Comprehensive Analysis Of Aberrant Alternative Splicing And RNA Binding Proteins Associated With Age-Related Sensorineural Hearing Loss

Research has identified numerous altered gene processing events and their regulating proteins linked to age-related sensorineural hearing loss in a mouse model, with ISG15 emerging as a crucial regulator of these processes.

As we age, many of us experience a decline in hearing. Recent research sheds light on the intricate molecular changes contributing to age-related hearing loss, focusing on how our genes are “read” and expressed. Our genetic information, DNA, is first transcribed into messenger RNA (mRNA). Before this mRNA can be used to build proteins, it undergoes a crucial process called alternative splicing. Imagine a recipe with optional ingredients or steps; alternative splicing allows a single gene to produce multiple versions of a protein, each with slightly different functions, by selectively including or excluding certain segments of the mRNA.

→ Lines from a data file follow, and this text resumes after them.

### config.mk
export PLATFORM = sky130hd
export DESIGN_NAME = striped_parity_ctrl
export DESIGN_NICKNAME = d
export VERILOG_FILES = /design/src/rtl/spc_pkg.sv /design/src/rtl/stripe_map.sv /design/src/rtl/lane_gather.sv /design/src/rtl/striped_parity_ctrl.sv
export SDC_FILE = /design/constraint.sdc
export NUM_CORES = 1
export LEC_CHECK = 0
export BUFFER_PORTS_ARGS = -buffer_cell sky130_fd_sc_hd__buf_2
export CORE_AREA = 2 2 325 327
export CTS_BUF_LIST = sky130_fd_sc_hd__clkbuf_4 sky130_fd_sc_hd__clkbuf_8
export DETAILED_ROUTE_END_ITERATION = 10
export DIE_AREA = 0 0 327 329
export GPL_TIMING_DRIVEN = 1
export REMOVE_ABC_BUFFERS = 1
export SLEW_MARGIN = 10
export SYNTH_ARGS = -nofsm -noshare
export SYNTH_HDL_FRONTEND = slang
export SYNTH_HIERARCHICAL = 1
export SYNTH_SLANG_ARGS = --single-unit
### constraint.sdc
create_clock -name clk -period 7.2 [get_ports clk]
set_input_delay 0 -clock clk [delete_from_list [all_inputs] [get_ports clk]]
set_output_delay 0 -clock clk [all_outputs]
set_load 0.1 [all_outputs]
### src/rtl/spc_pkg.sv
package spc_pkg;
  typedef enum logic [2:0] {
    ST_IDLE,   // waiting for host request
    ST_RD,     // single-lane read in flight
    ST_DEG,    // reconstruction reads in flight
    ST_WPRE,   // old data + old parity reads
    ST_WRCN,   // rebuild parity from other data lanes
    ST_WISS,   // launch the two writes
    ST_WWR,    // writes in flight
    ST_RSP     // holding host response
  } ctrl_state_e;
endpackage

### src/rtl/stripe_map.sv
module stripe_map #(
  parameter int DATA_LANES = 8,
  parameter int LBA_W      = 16,
  localparam int NL = DATA_LANES + 1,
  localparam int KW = $clog2(DATA_LANES),
  localparam int SW = LBA_W - KW,
  localparam int LW = $clog2(NL)
) (
  input  logic [LBA_W-1:0] lba,
  output logic [SW-1:0]    stripe,
  output logic [LW-1:0]    dlane,
  output logic [LW-1:0]    plane
);
  localparam logic [SW-1:0] NL_S  = SW'(NL);
  localparam logic [LW-1:0] TOP_L = LW'(NL - 1);

  logic [LW-1:0] rot;
  logic [LW-1:0] slot;

  always_comb begin
    stripe = lba[LBA_W-1:KW];
    slot   = LW'(lba[KW-1:0]);
    rot    = LW'(stripe % NL_S);
    plane  = TOP_L - rot;
    dlane  = (slot < plane) ? slot : slot + LW'(1);
  end
endmodule

### src/rtl/lane_gather.sv
module lane_gather #(
  parameter int NL    = 9,
  parameter int BLK_W = 32
) (
  input  logic                clk,
  input  logic                rst_n,
  input  logic                start,
  input  logic [NL-1:0]       start_mask,
  input  logic                start_write,
  output logic                busy,
  output logic                done,
  output logic [BLK_W-1:0]    acc,
  output logic [NL-1:0]       errm,
  output logic [NL-1:0]       lane_req_valid,
  input  logic [NL-1:0]       lane_req_ready,
  output logic [NL-1:0]       lane_req_write,
  input  logic [NL-1:0]       lane_rsp_valid,
  input  logic [NL*BLK_W-1:0] lane_rsp_rdata,
  input  logic [NL-1:0]       lane_rsp_err
);
  logic [NL-1:0]    pend_issue, pend_rsp, hit, fire;
  logic             write_q;
  logic [BLK_W-1:0] acc_n;

  assign lane_req_valid = pend_issue;
  assign lane_req_write = {NL{write_q}};
  assign hit  = lane_rsp_valid & pend_rsp & ~pend_issue;
  assign fire = pend_issue & lane_req_ready;

  always_comb begin
    acc_n = acc;
    for (int i = 0; i < NL; i++)
      if (hit[i]) acc_n = acc_n ^ lane_rsp_rdata[i*BLK_W +: BLK_W];
  end

  always_ff @(posedge clk) begin
    if (!rst_n) begin
      pend_issue <= '0;
      pend_rsp   <= '0;
      acc        <= '0;
      errm       <= '0;
      write_q    <= 1'b0;
      busy       <= 1'b0;
      done       <= 1'b0;
    end else if (start) begin
      pend_issue <= start_mask;
      pend_rsp   <= start_mask;
      acc        <= '0;
      errm       <= '0;
      write_q    <= start_write;
      busy       <= |start_mask;
      done       <= 1'b0;
    end else begin
      pend_issue <= pend_issue & ~fire;
      pend_rsp   <= pend_rsp & ~hit;
      acc        <= acc_n;
      errm       <= errm | (hit & lane_rsp_err);
      done       <= busy && ((pend_rsp & ~hit) == '0);
      if (busy && ((pend_rsp & ~hit) == '0)) busy <= 1'b0;
    end
  end

  // a new batch must not be launched over an unfinished one
  assert_start_when_free_R9: assert property (@(posedge clk) disable iff (!rst_n)
    start |-> !busy);

  generate
    for (genvar g = 0; g < NL; g++) begin : g_hold
      assert_lane_hold_R10: assert property (@(posedge clk) disable iff (!rst_n)
        (lane_req_valid[g] && !lane_req_ready[g]) |=>
          (lane_req_valid[g] && $stable(lane_req_write[g])));
    end
  endgenerate
endmodule

### src/rtl/striped_parity_ctrl.sv
module striped_parity_ctrl
  import spc_pkg::*;
#(
  parameter int DATA_LANES = 8,
  parameter int BLK_W      = 32,
  parameter int LBA_W      = 16,
  localparam int NL = DATA_LANES + 1,
  localparam int KW = $clog2(DATA_LANES),
  localparam int SW = LBA_W - KW,
  localparam int LW = $clog2(NL)
) (
  input  logic                clk,
  input  logic                rst_n,
  input  logic                req_valid,
  output logic                req_ready,
  input  logic                req_write,
  input  logic [LBA_W-1:0]    req_lba,
  input  logic [BLK_W-1:0]    req_wdata,
  output logic                rsp_valid,
  input  logic                rsp_ready,
  output logic [BLK_W-1:0]    rsp_rdata,
  output logic                rsp_err,
  output logic [NL-1:0]       lane_req_valid,
  input  logic [NL-1:0]       lane_req_ready,
  output logic [NL-1:0]       lane_req_write,
  output logic [NL*SW-1:0]    lane_req_addr,
  output logic [NL*BLK_W-1:0] lane_req_wdata,
  input  logic [NL-1:0]       lane_rsp_valid,
  input  logic [NL*BLK_W-1:0] lane_rsp_rdata,
  input  logic [NL-1:0]       lane_rsp_err
);
  ctrl_state_e      state;
  logic [SW-1:0]    m_stripe, stripe_q;
  logic [LW-1:0]    m_dlane, m_plane, dlane_q, plane_q;
  logic             write_q, err_q;
  logic [BLK_W-1:0] wdata_q, par_q, rdata_q;
  logic [NL-1:0]    d_oh, p_oh, md_oh, mp_oh;

  logic             g_start, g_write, g_busy, g_done;
  logic [NL-1:0]    g_mask, g_errm;
  logic [BLK_W-1:0] g_acc;

  stripe_map #(.DATA_LANES(DATA_LANES), .LBA_W(LBA_W)) u_map (
    .lba(req_lba), .stripe(m_stripe), .dlane(m_dlane), .plane(m_plane)
  );

  lane_gather #(.NL(NL), .BLK_W(BLK_W)) u_gather (
    .clk(clk), .rst_n(rst_n),
    .start(g_start), .start_mask(g_mask), .start_write(g_write),
    .busy(g_busy), .done(g_done), .acc(g_acc), .errm(g_errm),
    .lane_req_valid(lane_req_valid), .lane_req_ready(lane_req_ready),
    .lane_req_write(lane_req_write), .lane_rsp_valid(lane_rsp_valid),
    .lane_rsp_rdata(lane_rsp_rdata), .lane_rsp_err(lane_rsp_err)
  );

  assign d_oh  = NL'(1) << dlane_q;
  assign p_oh  = NL'(1) << plane_q;
  assign md_oh = NL'(1) << m_dlane;
  assign mp_oh = NL'(1) << m_plane;

  generate
    for (genvar g = 0; g < NL; g++) begin : g_lane
      assign lane_req_addr[g*SW +: SW]        = stripe_q;
      assign lane_req_wdata[g*BLK_W +: BLK_W] = (dlane_q == LW'(g)) ? wdata_q : par_q;
    end
  endgenerate

  assign req_ready = (state == ST_IDLE);
  assign rsp_valid = (state == ST_RSP);
  assign rsp_rdata = rdata_q;
  assign rsp_err   = err_q;

  // batch launch decisions
  always_comb begin
    g_start = 1'b0;
    g_mask  = '0;
    g_write = 1'b0;
    unique case (state)
      ST_IDLE: if (req_valid) begin
        g_start = 1'b1;
        g_mask  = req_write ? (md_oh | mp_oh) : md_oh;
      end
      ST_RD: if (g_done && g_errm != '0) begin
        g_start = 1'b1;
        g_mask  = ~d_oh;
      end
      ST_WPRE: if (g_done && (g_errm & p_oh) == '0 && (g_errm & d_oh) != '0) begin
        g_start = 1'b1;
        g_mask  = ~(d_oh | p_oh);
      end
      ST_WISS: begin
        g_start = 1'b1;
        g_mask  = d_oh | p_oh;
        g_write = 1'b1;
      end
      default: ;
    endcase
  end

  always_ff @(posedge clk) begin
    if (!rst_n) begin
      state    <= ST_IDLE;
      stripe_q <= '0;
      dlane_q  <= '0;
      plane_q  <= '0;
      write_q  <= 1'b0;
      wdata_q  <= '0;
      par_q    <= '0;
      rdata_q  <= '0;
      err_q    <= 1'b0;
    end else begin
      unique case (state)
        ST_IDLE: if (req_valid) begin
          stripe_q <= m_stripe;
          dlane_q  <= m_dlane;
          plane_q  <= m_plane;
          write_q  <= req_write;
          wdata_q  <= req_wdata;
          state    <= req_write ? ST_WPRE : ST_RD;
        end
        ST_RD: if (g_done) begin
          if (g_errm == '0) begin
            rdata_q <= g_acc;
            err_q   <= 1'b0;
            state   <= ST_RSP;
          end else begin
            state <= ST_DEG;
          end
        end
        ST_DEG: if (g_done) begin
          rdata_q <= g_acc;
          err_q   <= |g_errm;
          state   <= ST_RSP;
        end
        ST_WPRE: if (g_done) begin
          if ((g_errm & p_oh) != '0) begin
            rdata_q <= '0;
            err_q   <= 1'b1;
            state   <= ST_RSP;
          end else if ((g_errm & d_oh) != '0) begin
            state <= ST_WRCN;
          end else begin
            par_q <= g_acc ^ wdata_q;
            state <= ST_WISS;
          end
        end
        ST_WRCN: if (g_done) begin
          if (g_errm != '0) begin
            rdata_q <= '0;
            err_q   <= 1'b1;
            state   <= ST_RSP;
          end else begin
            par_q <= g_acc ^ wdata_q;
            state <= ST_WISS;
          end
        end
        ST_WISS: state <= ST_WWR;
        ST_WWR: if (g_done) begin
          rdata_q <= '0;
          err_q   <= 1'b0;
          state   <= ST_RSP;
        end
        ST_RSP: if (rsp_ready) state <= ST_IDLE;
        default: state <= ST_IDLE;
      endcase
    end
  end

  assert_rsp_hold_R9: assert property (@(posedge clk) disable iff (!rst_n)
    (rsp_valid && !rsp_ready) |=>
      (rsp_valid && $stable(rsp_rdata) && $stable(rsp_err)));

  assert_single_flight_R9: assert property (@(posedge clk) disable iff (!rst_n)
    !(req_ready && rsp_valid));

  assert_lanes_distinct_R1: assert property (@(posedge clk) disable iff (!rst_n)
    (state != ST_IDLE) |-> (dlane_q != plane_q));

  assert_write_pair_R5: assert property (@(posedge clk) disable iff (!rst_n)
    (|(lane_req_valid & lane_req_write)) |-> ((lane_req_valid & ~(d_oh | p_oh)) == '0));

  assert_quiet_on_ack_R6: assert property (@(posedge clk) disable iff (!rst_n)
    rsp_valid |-> (lane_req_valid == '0 && !g_busy));

  assert_no_write_on_perr_R7: assert property (@(posedge clk) disable iff (!rst_n)
    (state == ST_WPRE && g_done && (g_errm & p_oh) != '0) |=> (state == ST_RSP && err_q));
endmodule

; ---- Word-level counts from Yosys, hierarchy flattened
; Index checks and enable logic that the tools add are counted.
[word_totals]
latch_bits = 0
ram_bits = 0
mem_count = 0
ff_bits = 183
inputBits = 368
output_inout_bits = 458
rom_bits = 0
elab_cells = 171
[classes]
mul = 0
bitwise_logic = 27
n_addsub = 2
shifts = 4
n_reduce_logical = 23
muxes = 69
n_eq_ne = 29
n_lt_le_gt_ge = 1
div = 1
[ops]
columns = cell, n
row1 = 32-bit two-way mux, 31
row2 = 32-bit XOR, 10
row3 = 32-bit case mux with 5 select lines, 1
row4 = 9-bit bitwise AND, 8
row5 = 32-bit case mux with 2 select lines, 1
row6 = 9-bit two-way mux, 6
row7 = 9-bit inverter, 5
row8 = 9-bit case mux with 4 select lines, 1
row9 = "1-bit by 4-bit << shifter with 9-bit output, first input constant", 4
row10 = 9-bit logical NOT, 3
row11 = 9-bit OR, 3
row12 = 9-bit nonzero test, 3
row13 = 3-bit two-way mux, 7
row14 = 3-bit case mux with 7 select lines, 1
row15 = 9-bit OR reduction, 2
row16 = "4-bit by 3-bit equality test with 1-bit output, second input constant", 4
row17 = 1-bit two-way mux, 15
row18 = "2-bit by 1-bit != test with 1-bit output, second input constant", 7
row19 = "2-bit != test, second input constant", 7
row20 = "13-bit by 4-bit remainder unit with 13-bit output, second input constant", 1
row21 = "3-bit equality test, second input constant", 4
row22 = 6-bit AND reduction, 2
row23 = 9-bit AND reduction, 1
row24 = "4-bit by 2-bit equality test with 1-bit output, second input constant", 2
row25 = other kinds (19), 27

; ---- Longest topological paths before layout
; Gate-level depths: netlist of the first run.
[logic_depth]
depth_word = 19
depth_mapped = 36
mapped_depth_nobuf = 33

; ---- By module
; The synthesis of the first run kept the hierarchy.
[modules_own_cells]
columns = module, seq_area_each_um2, cells_per_inst, instances, area_per_inst_um2
row1 = striped_parity_ctrl, 2422.3, 1190, 1, 10572.6
row2 = lane_gather, 1241.2, 877, 1, 7891.3
row3 = stripe_map, 0.0, 262, 1, 1898.1

; ---- Worst setup path before layout of the first run
; Ideal clock, no wire load.
[synth_path]
kind = input to register
start = input port req_lba[11]
end = register u_gather.busy
setup_time_ns = 0.135
n_path_buf = 2
stages = 34
t_arrival_ns = 6.433
setup_slack_ns = 0.633
cell_sequence = buf_6 -> nor2b_4 -> buf_6 -> a21o_1 -> a221o_1 -> a311oi_2 -> and2_1 -> o221ai_1 -> o21a_1 -> o31ai_1 -> o221ai_2 -> and3_1 -> a211oi_2 -> ha_1 -> inv_1 -> o32ai_2 -> nor2b_4 -> nand2_1 -> xnor2_1 -> inv_1 -> ha_1 -> nor4_1 -> mux2i_1 -> o221ai_1 -> a2111o_1 -> xnor2_1 -> nand2b_1 -> o32ai_1 -> nand2_1 -> o21ai_1 -> nor4_1 -> nand2_1 -> o41ai_1 -> a21boi_0
[synth_between]
elab_chain_cells = 11
word_cells_on_any_way = 12
classes_between = 1 x add/sub / 1 x div / 1 x order compare / 2 x shift / 5 x mux / 1 x bitwise / 1 x reduce/logical
[synth_lines]
columns = item, line_no
row1 = "start, declared", striped_parity_ctrl.sv:17  ; input logic [LBA_W-1:0] req_lba,
row2 = 13-bit by 4-bit remainder unit with 13-bit output (*), stripe_map.sv:23  ; rot = LW'(stripe % NL_S);
row3 = 4-bit subtractor (*), stripe_map.sv:24  ; plane = TOP_L - rot;
row4 = named net m_plane[1], striped_parity_ctrl.sv:34  ; logic [LW-1:0] m_dlane, m_plane, dlane_q, plane_q;
row5 = 3-bit by 4-bit < comparator with 1-bit output (*), stripe_map.sv:25  ; dlane = (slot < plane) ? slot : slot + LW'(1);
row6 = 4-bit two-way mux (*), stripe_map.sv:25
row7 = named net m_dlane[2], striped_parity_ctrl.sv:34
row8 = 1-bit by 4-bit << shifter with 9-bit output (*), striped_parity_ctrl.sv:58  ; assign md_oh = NL'(1) << m_dlane;
row9 = 9-bit OR, striped_parity_ctrl.sv:81  ; g_mask = req_write ? (md_oh | mp_oh) : md_oh;
row10 = 9-bit two-way mux (*), striped_parity_ctrl.sv:81
row11 = 9-bit two-way mux (*), striped_parity_ctrl.sv:79  ; ST_IDLE: if (req_valid) begin
row12 = 9-bit case mux with 4 select lines (*), striped_parity_ctrl.sv:78  ; unique case (state)
row13 = named net g_mask[2], striped_parity_ctrl.sv:40  ; logic [NL-1:0] g_mask, g_errm;
row14 = 9-bit OR reduction (*), lane_gather.sv:51  ; busy <= |start_mask;
row15 = 1-bit two-way mux (*), lane_gather.sv:45  ; end else if (start) begin
row16 = "end signal, assigned", lane_gather.sv:51
row17 = "end, declared", lane_gather.sv:10  ; output logic busy,
; Mark *: on every way through the listed nets, which the timed path passes. The rest lies on a longest branch.
; A chain may end at the register's enable or synchronous reset.

; ---- Worst setup path after layout of the first run
[layout_path]
start = input port req_lba[9]
end = register u_gather.pend_issue[0], in the netlist u_gather/lane_req_valid[0]
[layout_between]
elab_chain_cells = 10
word_cells_on_any_way = 11
classes_between = 1 x add/sub / 1 x div / 1 x order compare / 2 x shift / 5 x mux / 1 x bitwise
[layout_lines]
columns = item, line_no
row1 = 13-bit by 4-bit remainder unit with 13-bit output (*), stripe_map.sv:23
row2 = 4-bit subtractor (*), stripe_map.sv:24
row3 = 3-bit by 4-bit < comparator with 1-bit output (*), stripe_map.sv:25
row4 = 4-bit two-way mux (*), stripe_map.sv:25
row5 = named net m_dlane[1], striped_parity_ctrl.sv:34
row6 = 1-bit by 4-bit << shifter with 9-bit output (*), striped_parity_ctrl.sv:58
row7 = 9-bit OR, striped_parity_ctrl.sv:81
row8 = 9-bit two-way mux (*), striped_parity_ctrl.sv:81
row9 = 9-bit two-way mux (*), striped_parity_ctrl.sv:79
row10 = 9-bit case mux with 4 select lines (*), striped_parity_ctrl.sv:78
row11 = named net g_mask[0], striped_parity_ctrl.sv:40
row12 = 9-bit two-way mux (*), lane_gather.sv:45
row13 = "end signal, assigned", lane_gather.sv:46  ; pend_issue <= start_mask;
row14 = "end signal, assigned", lane_gather.sv:54  ; pend_issue <= pend_issue & ~fire;
row15 = "end, declared", lane_gather.sv:21  ; logic [NL-1:0] pend_issue, pend_rsp, hit, fire;
; Marks and branches as above.

==> impl_metrics.csv, run 1 <==
group,metric,value,unit
outcome,status,"finished clean",
timing,postLayoutSetupSlackWorst,0.347,ns
timing,finalCritPeriodShare,95.2,%
cells_and_area,final_common_cell,"buf_2",
timing,slew_viol_final,0,
drt,dr.pass1.iters,8,
timing,slew_headroom,23.3,%
place,io_buffers,825,
critical_path,critPathMaxStageDelay,0.57,ns
worst_hold_path,hold_class,"input port to flip-flop",
power,swShare,61.7,%
timing,setup_viol,0,
floorplan,start_util,19.5,%
clock_network,clockBufferDepth,2,
timing,worst_pin_slew,1.15,ns
critical_path,worst-path-max-fanout,8,
global_routing,grtUsageTotal,18.1,%
drt,drt-initial-drc-count,1498,
place,dp_hpwl,75600,um
critical_path,endpoint_kind,"flip-flop",
drt,detail-route-antenna-nets,0,
floorplan,core_area,0.104,mm2
synth,synthArstFlopShare,0,%
critical_path,cp_top_family,"compound AO/OA/AOI/OAI gates",
power,power.internal,2.96,mW
critical_path,reg2reg_to,"u_gather/done",
power,p_leak,11.6,nW
critical_path,crit_buf_inv,5,
global_routing,antenna_found_initial,28,
clock_network,cts-root-buf,"clkbuf_8",
synth,avgSynthCellArea,8.74,um2
timing,finalSetupTns,0,ns
synth,synth-seq-area-share,18.0,%
critical_path,reg2reg_from,"dlane_q[3]",
synth,synth_area,0.0204,mm2
drt,via_per_inst,4.74,
power,ir_drop,420,uV
cells_and_area,drive_gt1_share,43.5,%
critical_path,regToRegSetupSlack,2.76,ns
drt,vias,21000,
timing,final_hold_viol_count,0,
synth,synth_edf_count,0,
synth,ys_warn_count,6,
critical_path,worstPathArrival,7.39,ns
timing,whs,0.0948,ns
clock_network,cts_tree,"built",
floorplan,rows,119,
timing,finalCriticalPeriod,6.85,ns
critical_path,cp_data_required_time,7.73,ns
place,place_congestion,0.862,
clock_network,cts_buffers,17,
timing,skew,0.0292,ns
synth,yosys_register_bits,183,
global_routing,grt_pass1_wl,141000,um
synth,synthCells,2329,
critical_path,r2r_cells,8,
critical_path,path_class,"input port to flip-flop",
worst_hold_path,min_path_cells,6,
global_routing,grt_max_degree,67,
power,pwr-share-clk,10.8,%
drt,drc,0,
synth,synth.distinct_cells,107,
global_routing,gr-total-overflow,0,
critical_path,startpoint_type,"input port",
power,pwr_density_cell,288,mW/mm2
global_routing,grt_pass1_vias,20000,
power,p_total,7.72,mW
clock_network,clk_pin_slew,0.13,ns
cells_and_area,area_growth,31.6,%
power,seq_power_share,21.6,%
clock_network,h-tree-depth,4,
floorplan,num_io_pins,826,
power,p_comb_share,67.5,%
drt,wire_per_inst,23.2,um
synth,synth_ff_type,"dfxtp_1",
floorplan,die-area,0.108,mm2
clock_network,clk_latency,0.61,ns
worst_hold_path,hold_start,"lane_rsp_rdata[4]",
clock_network,clock_sinks,183,
cells_and_area,finalNetCount,3386,
timing,fmax,146,MHz
floorplan,chipWidth,327,um
critical_path,cpMaxStageDelayCell,"dlygate4sd3_1",
power,power.switching,4.76,mW
floorplan,die_h,329,um
drt,wl,103000,um
flow_run,drv_cap,0,
worst_hold_path,hold_end,"u_gather/acc[4]",
cells_and_area,most-common-layout-cells,"buf_2, mux2_2, nand4b_1, xnor2_1, nand2_1",
place,place_worst_setup_slack,-0.0633,ns
==> worst min-delay path, stage by stage <==
cell and delay, ns:
buf_2 0.10, nand4b_1 0.09, xnor2_1 0.14, xnor2_1 0.20, xnor2_1 0.07, nor2_1 0.07
==> cells by family after synthesis <==
family | synth area share (%)
adders and majority gates | 0.307
AOI/OAI and AO/OA | 13.3
and+or+nand+nor | 23.9
DFF | 18.0
muxes | 16.9
buffers and inverters | 12.8
xor gates and xnor gates | 14.9
==> power by group through the flow <==
stage,Sequential [mW],Combinational [mW],Clock [mW]
finish,1.67,5.21,0.837
global route,1.70,5.45,0.913
CTS,1.66,5.17,0.881
detailed placement,1.68,4.94,0
global placement,1.67,4.92,0
floorplan,2.55,2.69,0
==> cell type report <==
type / count / area, um2
Clock buffer: 17 / 234
Multi-Input combinational cell: 1701 / 14300
Fill cell: 11400 / 77600
Inverter: 43 / 168
Timing Repair Buffer: 1067 / 6440
Antenna cell: 16 / 40.0
Clock inverter: 15 / 200
Tap cell: 1391 / 1740
Sequential cell: 183 / 3680
==> metal layers <==
layer | wire [um] | GRT usage [%] | share of wire (%) | vias up
li1 | - | - | - | 9623
met1 | 45000 | 23.8 | 44 | 10100
met2 | 46400 | 28.6 | 45 | 1061
met3 | 7680 | 3.71 | 7.5 | 195
met4 | 3690 | 7.59 | 3.6 | 12
met5 | 73 | 0 | 0.071 | -
==> synth_stat cells, types with 11 or more instances <==
library cell	count	share of area [%]
a21boi_0	64	2.4
a21oi_1	32	0.79
and2_1	11	0.34
buf_1	34	0.63
buf_2	64	1.6
buf_4	167	6.2
buf_6	20	1.1
clkbuf_1	110	2.0
dfxtp_1	183	18
inv_1	41	0.76
mux2_2	292	16
nand2_1	224	4.1
nand2b_1	13	0.40
nand3_1	50	1.2
nand4b_1	288	12
nor2_1	88	1.6
nor3_1	22	0.54
nor4_1	12	0.37
o21ai_0	74	1.8
o21ai_1	14	0.34
o221a_4	30	2.9
xnor2_1	261	11
xnor3_1	32	3.5
==> worst max path at each step <==
stage                          start                         end  cells after the start
detailed placement       req_lba[12]               u_gather/busy                     33
global route              req_lba[9]  u_gather/lane_req_valid[4]                     33
finish                    req_lba[9]  u_gather/lane_req_valid[0]                     31
CTS                       req_lba[9]  u_gather/lane_req_valid[6]                     32
global placement         req_lba[12]               u_gather/busy                     34
floorplan           u_gather/write_q            u_gather/write_q                      2
==> registers in the layout (all words and copies together) (netlist names) <==
name	flops
par_q	32
u_gather/done	1
u_gather/acc	32
u_gather/busy	1
rsp_err	1
wdata_q	32
state	3
u_gather/write_q	1
dlane_q	4
plane_q	4
rsp_rdata	32
u_gather/pend_rsp	9
stripe_q	13
u_gather/lane_req_valid	9
u_gather/errm	9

This study investigated these alternative splicing events in the context of age-related hearing loss. It identified numerous specific changes in these gene processing steps, which were notably different in mice experiencing age-related hearing loss compared to healthy controls. Furthermore, the research pinpointed several “RNA binding proteins” (RBPs) that act like conductors, directing which segments of the mRNA are included or excluded during splicing.

The researchers found that certain RBPs were either more or less active in the aged, hearing-impaired mice. They also constructed networks illustrating how these altered RBPs influence the specific changes in gene splicing. A particularly significant finding was the identification of a protein called ISG15 as a key player in regulating alternative splicing events relevant to age-related hearing loss.

Understanding these complex molecular interactions—how RNA binding proteins orchestrate alternative splicing and how these processes go awry with age—provides valuable insights into the underlying causes of age-related sensorineural hearing loss. These findings open new avenues for developing potential therapeutic targets and disease markers, ultimately paving the way for better diagnosis and treatment strategies.